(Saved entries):

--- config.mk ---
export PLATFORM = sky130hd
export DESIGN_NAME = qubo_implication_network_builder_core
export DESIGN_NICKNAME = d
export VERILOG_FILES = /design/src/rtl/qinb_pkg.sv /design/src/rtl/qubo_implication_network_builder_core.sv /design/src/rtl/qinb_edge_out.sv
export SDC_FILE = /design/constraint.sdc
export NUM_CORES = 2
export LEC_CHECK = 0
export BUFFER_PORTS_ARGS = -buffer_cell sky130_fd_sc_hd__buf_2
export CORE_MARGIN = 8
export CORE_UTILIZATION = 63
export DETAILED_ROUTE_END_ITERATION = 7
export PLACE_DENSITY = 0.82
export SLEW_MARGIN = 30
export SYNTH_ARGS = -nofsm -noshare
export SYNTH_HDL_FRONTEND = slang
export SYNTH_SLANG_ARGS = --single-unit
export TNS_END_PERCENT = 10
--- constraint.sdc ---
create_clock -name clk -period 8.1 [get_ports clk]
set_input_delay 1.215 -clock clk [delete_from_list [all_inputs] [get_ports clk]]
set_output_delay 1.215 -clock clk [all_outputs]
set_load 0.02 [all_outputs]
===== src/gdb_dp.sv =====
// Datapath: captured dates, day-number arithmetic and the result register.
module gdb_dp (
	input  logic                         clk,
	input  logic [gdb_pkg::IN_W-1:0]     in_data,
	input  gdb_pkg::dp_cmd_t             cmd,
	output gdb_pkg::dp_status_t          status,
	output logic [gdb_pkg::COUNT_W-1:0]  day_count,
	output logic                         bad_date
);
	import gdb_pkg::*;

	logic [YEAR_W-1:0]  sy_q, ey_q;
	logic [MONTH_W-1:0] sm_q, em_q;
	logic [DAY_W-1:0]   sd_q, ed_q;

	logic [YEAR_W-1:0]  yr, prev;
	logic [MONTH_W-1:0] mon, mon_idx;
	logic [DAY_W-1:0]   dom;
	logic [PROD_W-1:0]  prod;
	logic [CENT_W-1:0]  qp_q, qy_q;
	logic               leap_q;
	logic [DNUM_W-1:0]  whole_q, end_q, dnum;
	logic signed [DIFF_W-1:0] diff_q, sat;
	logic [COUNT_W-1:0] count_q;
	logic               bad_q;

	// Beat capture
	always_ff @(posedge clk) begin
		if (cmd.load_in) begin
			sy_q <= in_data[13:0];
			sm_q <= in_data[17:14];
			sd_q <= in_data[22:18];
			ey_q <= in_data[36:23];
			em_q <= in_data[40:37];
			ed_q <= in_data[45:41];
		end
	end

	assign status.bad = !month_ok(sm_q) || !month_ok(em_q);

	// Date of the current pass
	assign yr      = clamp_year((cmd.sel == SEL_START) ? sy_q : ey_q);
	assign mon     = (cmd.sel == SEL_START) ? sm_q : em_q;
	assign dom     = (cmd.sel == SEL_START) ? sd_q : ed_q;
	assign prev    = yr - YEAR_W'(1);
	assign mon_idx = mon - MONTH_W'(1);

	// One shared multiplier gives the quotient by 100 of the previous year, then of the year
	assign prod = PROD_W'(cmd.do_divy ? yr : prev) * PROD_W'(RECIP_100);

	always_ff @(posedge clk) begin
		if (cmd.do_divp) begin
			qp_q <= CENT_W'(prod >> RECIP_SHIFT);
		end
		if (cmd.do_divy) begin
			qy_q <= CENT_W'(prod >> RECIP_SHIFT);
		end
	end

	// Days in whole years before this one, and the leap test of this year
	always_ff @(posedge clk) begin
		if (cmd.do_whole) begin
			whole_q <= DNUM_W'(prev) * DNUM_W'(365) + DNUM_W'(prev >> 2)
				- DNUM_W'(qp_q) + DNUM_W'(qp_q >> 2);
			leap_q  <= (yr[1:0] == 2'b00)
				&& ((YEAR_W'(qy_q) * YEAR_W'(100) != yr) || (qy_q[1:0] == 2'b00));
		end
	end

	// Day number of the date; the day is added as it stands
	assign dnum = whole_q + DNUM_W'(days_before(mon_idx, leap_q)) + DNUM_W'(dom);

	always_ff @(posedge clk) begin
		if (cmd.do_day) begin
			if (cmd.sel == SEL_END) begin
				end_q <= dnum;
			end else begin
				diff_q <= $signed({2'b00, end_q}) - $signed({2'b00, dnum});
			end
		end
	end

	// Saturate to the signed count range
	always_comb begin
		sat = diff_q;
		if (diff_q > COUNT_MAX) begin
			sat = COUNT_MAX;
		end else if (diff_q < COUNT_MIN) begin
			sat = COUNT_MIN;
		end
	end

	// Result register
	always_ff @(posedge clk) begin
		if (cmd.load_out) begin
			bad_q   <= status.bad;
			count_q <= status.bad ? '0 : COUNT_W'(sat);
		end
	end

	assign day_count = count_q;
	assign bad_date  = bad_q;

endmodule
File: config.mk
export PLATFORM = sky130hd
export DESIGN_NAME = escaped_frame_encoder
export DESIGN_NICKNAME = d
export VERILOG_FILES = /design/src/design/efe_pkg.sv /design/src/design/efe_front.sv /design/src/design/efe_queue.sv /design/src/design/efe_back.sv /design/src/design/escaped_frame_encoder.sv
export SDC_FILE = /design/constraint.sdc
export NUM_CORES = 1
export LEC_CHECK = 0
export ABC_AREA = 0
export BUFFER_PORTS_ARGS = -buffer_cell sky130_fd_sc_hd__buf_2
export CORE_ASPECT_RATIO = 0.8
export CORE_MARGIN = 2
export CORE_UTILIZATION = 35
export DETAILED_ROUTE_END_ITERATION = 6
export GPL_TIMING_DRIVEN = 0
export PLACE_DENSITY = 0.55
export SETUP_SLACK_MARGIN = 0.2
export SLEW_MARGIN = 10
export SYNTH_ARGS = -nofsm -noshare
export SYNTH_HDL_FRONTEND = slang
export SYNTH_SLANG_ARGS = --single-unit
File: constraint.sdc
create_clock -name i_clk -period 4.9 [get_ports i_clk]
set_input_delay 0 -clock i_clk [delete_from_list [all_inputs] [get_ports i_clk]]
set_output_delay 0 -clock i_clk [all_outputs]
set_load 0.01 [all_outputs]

(DIRECTIONS FOR THIS TASK): Given the records above, reproduce precisely and only the lines between the line holding "export CORE_UTILIZATION = 35" and the line holding "File: constraint.sdc", inclusive.

(RESPONSE TO THIS TASK):
export CORE_UTILIZATION = 35
export DETAILED_ROUTE_END_ITERATION = 6
export GPL_TIMING_DRIVEN = 0
export PLACE_DENSITY = 0.55
export SETUP_SLACK_MARGIN = 0.2
export SLEW_MARGIN = 10
export SYNTH_ARGS = -nofsm -noshare
export SYNTH_HDL_FRONTEND = slang
export SYNTH_SLANG_ARGS = --single-unit
File: constraint.sdc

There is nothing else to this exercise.